A Mediterranean-style diet protects against cognitive and behavioral deficits, adiposity, and Alzheimer's disease-related markers, compared to a macronutrient-matched typical American diet in C57BL/6J mice, Paige N Braden-Kuhle et al., J Alzheimers Dis. 2025 Apr;104(3):678-697.


【背景・目的】

これまでの研究により、ADを含む認知症は危険因子を取り除くことにより高率に(~40%) 予防できるか、あるいは、発症を遅らせることができるのではないかと考えられている。この意味で地中海食のような食事療法のポテンシャルを理解することは重要であり、本プロジェクトの研究目的とした。

【方法】

この目的のために、C57BL/6J野生型マウス(生後21日離乳時のオス)を無作為に、地中海食、または、典型的な西洋食を与えるグループにわけて(地中海食、西洋食ともに、50% kcal 炭水化物, 35% kcal 脂肪, 15%蛋白質からなるように調整)、6ヶ月間飼育後、行動学的、生化学的な解析を行った。一部のマウスに対して、リポ多糖 (LPS: lipopolysaccharide) -誘発性の炎症に対する効果を観察した。

【結果】

  • こ地中海食で飼育したマウスは西洋食で飼育したマウスに較べて、低体重であり、腹部、肝臓部の脂肪蓄積は少なく、コラーゲンIやフィブロネクチンの発現は減少し、血清中のTNF-αや頭部のAβ1-42は、低値であった。
  • 行動解析では、地中海食で飼育したマウスは、探索行動が増加し、不安様行動が減少し、空間記憶の保持が亢進していた。
  • LPS-誘発性の頭部の炎症、BDNF*3の減少は、地中海食で飼育したマウスにおいては、保護されていた。

【結論】

本研究の結果は、地中海食は、西洋食に較べて、野生型マウスにおける代謝異常やAD関連マーカーの発現に対して、保護的に働く可能性を示唆する。

用語の解説

*1.地中海食(Mediterranean diet)
  • 地中海食とは、イタリア、スペイン、ギリシャなどの地中海沿岸諸国で伝統的に食されている食事や食習慣を指す。

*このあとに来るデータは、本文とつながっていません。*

--- config.mk ---
export PLATFORM = sky130hd
export DESIGN_NAME = io_serial_tx
export DESIGN_NICKNAME = d
export VERILOG_FILES = /design/src/rtl/io_pkg.sv /design/src/rtl/io_fifo.sv /design/src/rtl/io_serial_tx.sv
export SDC_FILE = /design/constraint.sdc
export NUM_CORES = 1
export LEC_CHECK = 0
export CAP_MARGIN = 10
export CORE_ASPECT_RATIO = 1.75
export CORE_MARGIN = 3
export CORE_UTILIZATION = 51
export DETAILED_ROUTE_END_ITERATION = 8
export PLACE_DENSITY_LB_ADDON = 0.12
export SLEW_MARGIN = 15
export SYNTH_ARGS = -nofsm -noshare
export SYNTH_HDL_FRONTEND = slang
export SYNTH_HIERARCHICAL = 1
export SYNTH_SLANG_ARGS = --single-unit
--- constraint.sdc ---
create_clock -name clk -period 2.63 [get_ports clk]
set_input_delay 0.526 -clock clk [delete_from_list [all_inputs] [get_ports clk]]
set_output_delay 0.526 -clock clk [all_outputs]
set_load 0.02 [all_outputs]
--- src/rtl/io_pkg.sv ---
// Shared types and constants for the serial transmit peripheral.
// IO_SERIAL_TX_PARITY_EN adds the PARITY state to the FSM encoding.
package io_pkg;

    localparam int CLKS_PER_BIT_DEF = 16;

    localparam int ST_EMPTY   = 0;
    localparam int ST_FULL    = 1;
    localparam int ST_BUSY    = 2;
    localparam int ST_OVF     = 3;
    localparam int ST_CNT_LSB = 4;

`ifdef IO_SERIAL_TX_PARITY_EN
    typedef enum logic [2:0] {S_IDLE, S_START, S_DATA, S_PARITY, S_STOP} tx_state_t;
`else
    typedef enum logic [2:0] {S_IDLE, S_START, S_DATA, S_STOP} tx_state_t;
`endif

endpackage

--- src/rtl/io_fifo.sv ---
// Small byte FIFO with registered count/full/empty and a combinational head read.
module io_fifo #(
    parameter int WIDTH = 8,
    parameter int DEPTH = 4
) (
    input  logic                     clk,
    input  logic                     reset,
    input  logic                     push_i,
    input  logic                     pop_i,
    input  logic [WIDTH-1:0]         din_i,
    output logic [WIDTH-1:0]         dout_o,
    output logic [$clog2(DEPTH):0]   count_o,
    output logic                     full_o,
    output logic                     empty_o
);
    localparam int AW = $clog2(DEPTH);
    localparam int CW = AW + 1;

    logic [WIDTH-1:0] mem [DEPTH];
    logic [AW-1:0]    wr_ptr_q, rd_ptr_q;
    logic [CW-1:0]    count_q, count_d;
    logic             full_q, empty_q;
    logic             do_push, do_pop;

    // A push into a full FIFO is allowed only when the head leaves in the same cycle.
    always_comb begin
        do_push = push_i & (~full_q | pop_i);
        do_pop  = pop_i & ~empty_q;
        count_d = count_q + CW'(do_push) - CW'(do_pop);
    end

    always_ff @(posedge clk) begin
        if (reset) begin
            wr_ptr_q <= '0;
            rd_ptr_q <= '0;
            count_q  <= '0;
            full_q   <= 1'b0;
            empty_q  <= 1'b1;
        end else begin
            if (do_push) wr_ptr_q <= wr_ptr_q + 1'b1;
            if (do_pop)  rd_ptr_q <= rd_ptr_q + 1'b1;
            count_q <= count_d;
            full_q  <= (count_d == CW'(DEPTH));
            empty_q <= (count_d == '0);
        end
    end

    always_ff @(posedge clk) begin
        if (do_push) mem[wr_ptr_q] <= din_i;
    end

    assign dout_o  = mem[rd_ptr_q];
    assign count_o = count_q;
    assign full_o  = full_q;
    assign empty_o = empty_q;

endmodule

--- src/rtl/io_serial_tx.sv ---
// Queued asynchronous serial transmitter: start, 8 data bits LSB first, stop.
// IO_SERIAL_TX_PARITY_EN inserts an even-parity bit between data and stop.
module io_serial_tx
    import io_pkg::*;
#(
    parameter int WIDTH        = 8,
    parameter int DEPTH        = 4,
    parameter int CLKS_PER_BIT = CLKS_PER_BIT_DEF
) (
    input  logic             clk,
    input  logic             reset,
    input  logic             wr_stb,
    input  logic [WIDTH-1:0] wr_data,
    input  logic             clr_ovf,
    output logic             tx,
    output logic             busy,
    output logic             full,
    output logic             empty,
    output logic [7:0]       status
);
    localparam int BW = $clog2(CLKS_PER_BIT);
    localparam int CW = $clog2(DEPTH) + 1;

    tx_state_t        state_q;
    logic [BW-1:0]    baud_q;
    logic [2:0]       bit_q;
    logic [WIDTH-1:0] shift_q;
    logic             tx_q, busy_q, ovf_q, ovf_d;
`ifdef IO_SERIAL_TX_PARITY_EN
    logic             parity_q;
`endif

    logic [WIDTH-1:0] fifo_dout;
    logic [CW-1:0]    fifo_count;
    logic             fifo_full, fifo_empty;
    logic             baud_end, pop;
    logic [2:0]       cnt3;

    io_fifo #(.WIDTH(WIDTH), .DEPTH(DEPTH)) u_fifo (
        .clk     (clk),
        .reset   (reset),
        .push_i  (wr_stb),
        .pop_i   (pop),
        .din_i   (wr_data),
        .dout_o  (fifo_dout),
        .count_o (fifo_count),
        .full_o  (fifo_full),
        .empty_o (fifo_empty)
    );

    // Popping at the end of STOP lets the next start bit follow with no idle gap.
    always_comb begin
        baud_end = (baud_q == BW'(CLKS_PER_BIT - 1));
        pop      = ~fifo_empty & ((state_q == S_IDLE) | ((state_q == S_STOP) & baud_end));
        ovf_d    = ovf_q;
        if (clr_ovf) ovf_d = 1'b0;
        if (wr_stb & fifo_full & ~pop) ovf_d = 1'b1;
    end

    always_ff @(posedge clk) begin
        if (reset) begin
            state_q <= S_IDLE;
            baud_q  <= '0;
            bit_q   <= '0;
            shift_q <= '0;
            tx_q    <= 1'b1;
            busy_q  <= 1'b0;
            ovf_q   <= 1'b0;
`ifdef IO_SERIAL_TX_PARITY_EN
            parity_q <= 1'b0;
`endif
        end else begin
            ovf_q <= ovf_d;
            if (pop) begin
`ifdef IO_SERIAL_TX_PARITY_EN
                parity_q <= ^fifo_dout;
`endif
            end
            case (state_q)
                S_IDLE: if (pop) begin
                    shift_q <= fifo_dout;
                    tx_q    <= 1'b0;
                    busy_q  <= 1'b1;
                    baud_q  <= '0;
                    state_q <= S_START;
                end
                S_START: if (baud_end) begin
                    baud_q  <= '0;
                    bit_q   <= '0;
                    tx_q    <= shift_q[0];
                    state_q <= S_DATA;
                end else baud_q <= baud_q + 1'b1;
                S_DATA: if (baud_end) begin
                    baud_q <= '0;
                    if (bit_q == 3'd7) begin
`ifdef IO_SERIAL_TX_PARITY_EN
                        tx_q    <= parity_q;
                        state_q <= S_PARITY;
`else
                        tx_q    <= 1'b1;
                        state_q <= S_STOP;
`endif
                    end else begin
                        shift_q <= shift_q >> 1;
                        tx_q    <= shift_q[1];
                        bit_q   <= bit_q + 3'd1;
                    end
                end else baud_q <= baud_q + 1'b1;
`ifdef IO_SERIAL_TX_PARITY_EN
                S_PARITY: if (baud_end) begin
                    baud_q  <= '0;
                    tx_q    <= 1'b1;
                    state_q <= S_STOP;
                end else baud_q <= baud_q + 1'b1;
`endif
                S_STOP: if (baud_end) begin
                    baud_q <= '0;
                    if (pop) begin
                        shift_q <= fifo_dout;
                        tx_q    <= 1'b0;
                        state_q <= S_START;
                    end else begin
                        busy_q  <= 1'b0;
                        state_q <= S_IDLE;
                    end
                end else baud_q <= baud_q + 1'b1;
                default: state_q <= S_IDLE;
            endcase
        end
    end

    generate
        if (CW >= 3) begin : g_cnt
            assign cnt3 = fifo_count[2:0];
        end else begin : g_cnt_pad
            assign cnt3 = {{(3 - CW){1'b0}}, fifo_count};
        end
    endgenerate

    always_comb begin
        status                   = '0;
        status[ST_EMPTY]         = fifo_empty;
        status[ST_FULL]          = fifo_full;
        status[ST_BUSY]          = busy_q;
        status[ST_OVF]           = ovf_q;
        status[ST_CNT_LSB +: 3]  = cnt3;
    end

    assign tx    = tx_q;
    assign busy  = busy_q;
    assign full  = fifo_full;
    assign empty = fifo_empty;

endmodule

# Yosys cells after proc, flatten, opt, wreduce, memory -nomap -nowiden
# Memory sizes are Yosys's and may differ from the RTL's. A register that Yosys moved wholly into a read port is not among the register bits.
# Cells that the tools add are included.
# word_totals
ff_bits	30
mem_bits_rw	32
in_bits	12
out_inout_bits	12
wordCells	93
memories	1
# memory_table
name	words	word_bits	read_ports	rd_ports_with_merged_regs	write_ports	line	rtl
u_fifo.mem	4	8	1	1	1	io_fifo.sv:19	logic [WIDTH-1:0] mem [DEPTH];
# op_classes
n_addsub	6
eq_ne	13
muxes	35
bitwise_logic	11
n_reduce_logical	15
# ops
operator	n
8-bit two-way mux	4
3-bit two-way mux	8
8-bit case mux with 3 select lines	1
4-bit AND reduction	4
1-bit two-way mux	13
2-bit inequality test, second input constant	6
3-bit case mux with 4 select lines	1
4-bit two-way mux	2
4-bit case mux with 2 select lines	1
2-bit nonzero test	4
1-bit AND	6
3-bit by 2-bit == test with 1-bit output, second input constant	2
3-bit == test, second input constant	2
3-bit zero test	2
3-bit case mux with 2 select lines	1
5-bit AND reduction	1
2-bit by 1-bit adder with 2-bit output, second input constant	2
4-bit by 1-bit adder with 4-bit output, second input constant	1
4-bit == test, second input constant	1
2-bit two-way mux	2
1-bit case mux with 4 select lines	1
4-bit nonzero test	1
3-bit by 1-bit adder with 3-bit output	1
3-bit by 1-bit adder with 3-bit output, second input constant	1
other kinds (9)	12

# Logic depth before layout (Yosys ltp)
# Gate-level depths: netlist of run 1.
# logic_depth
word_depth	9
ltp_mapped	16
mapped_depth_nobuf	15

# Hierarchy
# The synthesis of run 1 kept the hierarchy.
# modules_own_cells
module	n_inst	cells_per_inst	area_each_um2	seq_area_each_um2
io_fifo	1	94	1667.8	1181.1
io_serial_tx	1	143	1182.4	400.4

# Worst setup path after synthesis of run 1
# OpenSTA, ideal clock, no wires.
# synth_path
path_kind	register -> register
start	register state_q[0]
end	register u_fifo.empty_q (netlist: u_fifo/empty_o)
setup_ns	0.115
arrival_ns	2.761
required_time_ns	2.515
slack_ns	-0.246
stages_incl_launch_ff	17
path_buffers	1
period_less_slack_ns	2.876
path_cell_list	dfxtp_1 -> inv_1 -> ha_1 -> clkbuf_1 -> nor2_1 -> nor2_1 -> nor2b_1 -> nor2_1 -> inv_1 -> ha_1 -> inv_1 -> ha_1 -> inv_1 -> fa_1 -> xor2_1 -> xnor2_1 -> a31o_1
# synth_between
elab_chain_cells	9
word_cells_on_any_way	11
cone_classes	2 x add/sub; 1 x eq/ne; 6 x bitwise; 2 x reduce/logical
# synth_rtl
element	line	rtl
start: declaration	io_serial_tx.sv:24	tx_state_t state_q;
start signal: assignment	io_serial_tx.sv:62	state_q <= S_IDLE;
start signal: assignment	io_serial_tx.sv:85	state_q <= S_START;
start signal: assignment	io_serial_tx.sv:91	state_q <= S_DATA;
3-bit by 2-bit == test with 1-bit output	io_serial_tx.sv:54	pop = ~fifo_empty & ((state_q == S_IDLE) | ((state_q == S_STOP) & baud_end));
1-bit AND	io_serial_tx.sv:54	
1-bit OR (*)	io_serial_tx.sv:54	
1-bit AND (*)	io_serial_tx.sv:54	
net pop	io_serial_tx.sv:36	logic baud_end, pop;
1-bit OR	io_fifo.sv:27	do_push = push_i & (~full_q | pop_i);
1-bit AND	io_fifo.sv:27	
3-bit by 1-bit adder with 3-bit output	io_fifo.sv:29	count_d = count_q + CW'(do_push) - CW'(do_pop);
3-bit by 1-bit subtractor with 3-bit output (*)	io_fifo.sv:29	
3-bit zero test (*)	io_fifo.sv:44	empty_q <= (count_d == '0);
end signal: assignment	io_fifo.sv:44	
end: declaration	io_fifo.sv:22	logic full_q, empty_q;
# Mark *: on every way through the listed nets, which the timed path passes. The rest lies on a longest branch.
# A chain may end at the register's enable or synchronous reset.

# Worst setup path after layout of run 1
# layout_path
start	register state_q[1]
end	register u_fifo.empty_q (netlist: u_fifo/empty_o)
# Same word-level chain as after synthesis.

==> results.txt, run 1 <==
----------------------------------------------------
[Logic synthesis]
  Count of unique library cells instantiated by Yosys ... 50
  Synth Flop Type ... edfxtp_1
  Proportion of synthesized flip-flops having asynchronous set or reset ... 0
  Synthesized flop and latch total ... 63
  Total of warnings raised by yosys ... 6
  Most area-consuming cells after synthesis ... edfxtp_1, dfxtp_1, mux4_2, ha_1, nor2_1
  Cell type with the highest aggregate area in the netlist ... edfxtp_1
  Fraction of the yosys area taken by sequential cells ... 0.5549
  Synthesized Nets ... 264
  Avg Inst Size Synth ... 12.03 um^2
  Number of instances in the synthesized netlist ... 237
  Top-area cell type share of the netlist area ... 0.3371
  Summed instance area of the synthesized netlist ... 2850 um^2
  Post-synth EDFFs ... 32

[Drt]
  WL per Instance ... 14.12 um
  Detail-routed via count per cell ... 5.306
  Iter 0 DRT Violations ... 59
  DR vias ... 1873
  Detailed-routing iteration count for the pre-antenna-repair pass ... 4
  Post-route DRC ... 0
  Post-Route WL ... 4.986 mm
  Post-route antenna net violation count ... 0

[Clocking]
  Maximum level of the CTS H-tree ... 3
  Bufs on Longest Clock Path ... 2
  Hold bufs inserted after CTS ... 0
  Clock-pin slew on the worst setup and hold paths ... 0.08 ns
  Sinks on the clock net ... 63
  Clock insertion delay at the later pin of the skew report ... 0.33 ns
  Cell at the root of the clock tree ... clkbuf_8
  Number of CTS-inserted buffers ... 9
  TritonCTS clock tree ... done

[Setup path]
  Cell type of the slowest stage on the worst timing path ... dfxtp_4
  Capturing element type of the critical path ... flop
  Most used cell along the critical path ... inv_1
  Type of the worst setup path ... reg2reg
  Longest individual stage delay on the worst path ... 0.38 ns
  Crit path arrival time ... 2.87 ns
  Kind of cell adding the most delay to the critical path ... adder cells
  WP buf/inv ... 3
  Highest fanout seen on the critical path ... 3
  Crit Reg-Reg Startpoint ... state_q[1]$_SDFFE_PP0P_
  Critical Path, Cell by Cell ... ha_4 -> and4_4 -> nor2_4 -> nor2_2 -> nor2b_1 -> nor2_1 -> inv_1 -> ha_1 -> inv_1 -> ha_2 -> inv_2 -> fa_2 -> xor2_2 -> xnor2_2 -> a31o_1
  CP Launch Point ... state_q[1]$_SDFFE_PP0P_
  Type of element launching the critical path ... flop
  CP Data Required Time ... 2.85 ns

[Min path]
  Origin of the worst min-delay path ... bit_q[2]$_SDFFE_PP0P_
  Worst min-delay path category ... reg2reg

[Final layout]
  Final std cells w/o fill ... 353
  Post-layout instance area ... 3540 um^2
  Leading cell types in the layout, fill and taps excluded ... edfxtp_1, dfxtp_1, clkdlybuf4s50_1
  Fraction of layout instances using a drive strength above 1 ... 0.2330
  Number of filler cells placed in the layout ... 439
  Commonest non-fill, non-tap cell in the layout ... edfxtp_1
  Fin util ... 0.6625
  Area used by multi-input combinational logic ... 1172 um^2
  Layout overhead on the synthesized area ... 24.19%
  Number of antenna repair diodes ... 0
  Post-layout nets ... 301
  Register area ... 1589 um^2

[Timing]
  Unrepaired setup endpoints after global routing ... true
  Skew final ... 0.01069 ns
  Min Clock Period, post-route ... 2.650 ns
  Final Cycle Share ... 1.008
  Slew headroom ... 0.6445
  Finish-stage setup viols ... 1
  PnR worst setup slack ... -0.01982 ns
  Fin Setup TNS ... -0.01982 ns
  Achievable Freq ... 377.4 MHz
  Pin slew with the least headroom to its limit ... 0.5325 ns
  Max Transition Viols Final ... 0
  Final Hold Fails ... 0
  Hold Worst Slack ... 0.4567 ns

[Power and ir drop]
  Overall power after layout ... 3.858 mW
  Leak Pwr ... 1.292 nW
  Pwr/cell area ... 1090 nW/um^2
  IR drop worst, VDD ... 0.6710 mV

[Floorplan]
  Die width ... 62.51 um
  Standard cell core area ... 5343 um^2
  Die outline height ... 104.9 um
  Cell row count ... 35
  Initial core utilization ... 0.5335
  Die outline area ... 6557 um^2
  I/O pin total ... 24

[GRT]
  Total routing usage reported by global routing ... 0.1737
  Antenna violations before repair ... 0
  Largest net degree at the start of global routing ... 17
  Vias in the first global route ... 1962
  GRT Residual Overflow ... 0
  First-pass GRT wire length ... 8.873 mm

[Placed design]
  Number of port buffers ... 22
  # placed instances ... 336
  Post-detailed-placement cell area ... 3259 um^2
  GP Congestion ... 0.7860
  Final HPWL from detailed placement ... 3.656 mm
  DP Worst Slack ... -0.1520 ns

[Run status]
  Violated checks ... negative setup slack
  Status ... complete, but fails checks

[Job]
  Max-cap viol count ... 0

----------------------------------------------------
cell usage after synthesis (7+ instances only):
cell	n
dfxtp_1	31
a221oi_1	7
nor2_1	21
nand2_1	8
mux4_2	8
ha_1	14
nor2b_1	8
edfxtp_1	32
a211oi_1	7
a21oi_1	11
inv_1	18
registers in the layout, indices dropped and copies added (netlist names), named ones only:
register,flops
u_fifo/count_o,3
u_fifo/mem,32
bit_q,3
baud_q,4
state_q,2
u_fifo/wr_ptr_q,2
u_fifo/full_o,1
tx,1
u_fifo/rd_ptr_q,2
shift_q,8
ovf_q,1
busy,1
u_fifo/empty_o,1
metal layers:
layer,vias up,GRT usage,share of wire,routed length [um]
met1,911,0.1937,0.41,2046
met5,-,0,0,0
met2,22,0.3056,0.55,2730
met3,8,0.04946,0.024,118
li1,932,-,-,-
met4,0,0.07267,0.018,91
repair_timing:
action                                  4_1_cts  5_1_grt
hold endpoints to repair                      0        0
resized for setup                             2        5
pin swaps                                     2        1
setup buffers                                 0        1
endpoints found under the setup margin        3        3
power by group:
group | switching (mW) | internal (mW) | leakage [nW]
clock network | 0.379 | 0.632 | 0.123
registers | 0.159 | 1.25 | 0.549
logic | 0.723 | 0.713 | 0.620
total | 1.26 | 2.60 | 1.29
worst min-delay path: cells and delay by family (launching register included):
family,cells,cell delay (ns)
AO/OA/AOI/OAI,1,0.05
AND/OR/NAND/NOR,1,0.05
flip-flops,1,0.32
final timing paths:
kind	cells past startpoint	slack (ns)	to
worst max-delay path	15	-0.02	u_fifo/empty_o$_SDFF_PP1_
worst min-delay path	2	0.46	bit_q[2]$_SDFFE_PP0P_
worst max register to register	15	-0.02	u_fifo/empty_o$_SDFF_PP1_
worst min register to register	2	0.46	bit_q[2]$_SDFFE_PP0P_
cell families (layout without fill, tap and decap cells):
logic type | after synthesis | in the layout | share of synthesized area
XOR/XNOR | 4 | 4 | 0.01229
adder cells (fa/ha/maj) | 15 | 15 | 0.06848
buffers and inverters | 34 | 76 | 0.05838
other | 1 | 1 | 0.001316
multiplexers | 9 | 9 | 0.06672
AND/OR/NAND/NOR | 67 | 67 | 0.1286
flip-flops | 63 | 63 | 0.5549
AO/OA/AOI/OAI | 44 | 44 | 0.1093
layout make-up:
class                      count  share of cell area
tap                           74             0.02616
sequential                    63              0.4489
clock buffer                   9             0.03499
clock inverter                 7             0.03429
multi-input combinational    140              0.3312
timing repair buffer          42              0.1046
inverter                      18             0.01980
No activity file was read; power rests on OpenSTA's default activity.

この食事様式は、健康に良いとされ、2010年にはユネスコの世界無形文化遺産にも登録された。地中海食の主な特徴は以下の通りである。豊富な野菜と果物:多種多様な野菜や果物を豊富に摂取する。
  • 全粒穀物と豆類:全粒粉を使ったパンやパスタ、豆類、ナッツ類を多く取り入れる。これらは食物繊維やビタミン、ミネラルが豊富で、食後の血糖値上昇が緩やかな低GI食品が推奨される。
  • オリーブオイルの多用:主な油としてオリーブオイルを使用する。オリーブオイルは不飽和脂肪酸を多く含み、心血管疾患のリスク低減に役立つとされる。
  • 魚介類の摂取:肉類(特に赤身肉)よりも魚介類を多く摂取する。魚介類はDHAやEPAなどの不飽和脂肪酸が豊富である。
  • 乳製品:ナチュラルチーズやヨーグルトなどの発酵乳製品を適量摂取する。
  • 適量のワイン:食事と一緒に適量の赤ワインを飲む習慣がある。
  • シンプルな調理法:食材を丸ごと使う全体食が中心で、調理方法がシンプルである。
*2.アンセル・ベンジャミン・キース(Ancel Benjamin Keys)
アンセル・ベンジャミン・キース(1904年1月26日-2004年11月20日)は、アメリカ合衆国の生理学者、ミネソタ大学生理学教授。ヒトの普段の食事が健康にどのような影響を及ぼすのかを研究していた。食べ物に含まれる飽和脂肪酸(動物性脂肪)が心血管疾患の原因となるので避けるべきである、との仮説を立てた。現代の公衆衛生機関、システマティック・レビュー、各国の国立衛生機関の食生活における推奨事項は、この説を裏付けるものである。また、キースは1944年から1945年にかけて実施した『ミネソタ飢餓実験』で人間の飢餓状態についても研究し、1950年には『ヒトの飢餓の生物学』(『The Biology of Human Starvation』)を出版した。キースは心血管疾患における疫学についても観察試験で吟味した。第二次世界大戦のころには兵士たちに向けて作った食事『K-ration』(「ration」は「配給食」の意味)を考案し、妻・マーガレットとともに地中海食を普及させた。
*3.脳由来神経栄養因子(BDNF: Brain-derived neurotrophic factor)
BDNFは、標的細胞表面にある特異的受容体TrkBに結合し、の生存、成長、シナプス機能の強化などを調節する、神経細胞の成長に不可欠な神経系の液性蛋白質である。BDNFは、神経栄養因子の一種であり、脳や末梢神経系で発現し、BDNFタンパク質の合成は神経細胞およびグリア細胞の細胞体で行われる。BDNFの分泌は活動依存的で、シナプス前およびシナプス後端から分泌されることがある。BDNFは、中枢神経系や末梢神経系の一部の神経細胞に作用し、今ある神経細胞が維持されるようにサポートし、神経細胞の成長を促し、新しい神経細胞やシナプスに分化することを促す。脳の中では、BDNFは、海馬、大脳皮質、大脳基底核で活性化されている。それらの部位は、学習、記憶、高度な思考に必須の領域である。BDNFは、網膜、運動ニューロン、腎臓、唾液腺、前立腺にも作用する。ADでは、脳の組織中のBDNFは低下している。BDNFは、βアミロイド蛋白の毒性に対して、抑制的に働く。

文献1
A Mediterranean-style diet protects against cognitive and behavioral deficits, adiposity, and Alzheimer's disease-related markers, compared to a macronutrient-matched typical American diet in C57BL/6J mice, Paige N Braden-Kuhle et al., J Alzheimers Dis. 2025 Apr;104(3):678-697.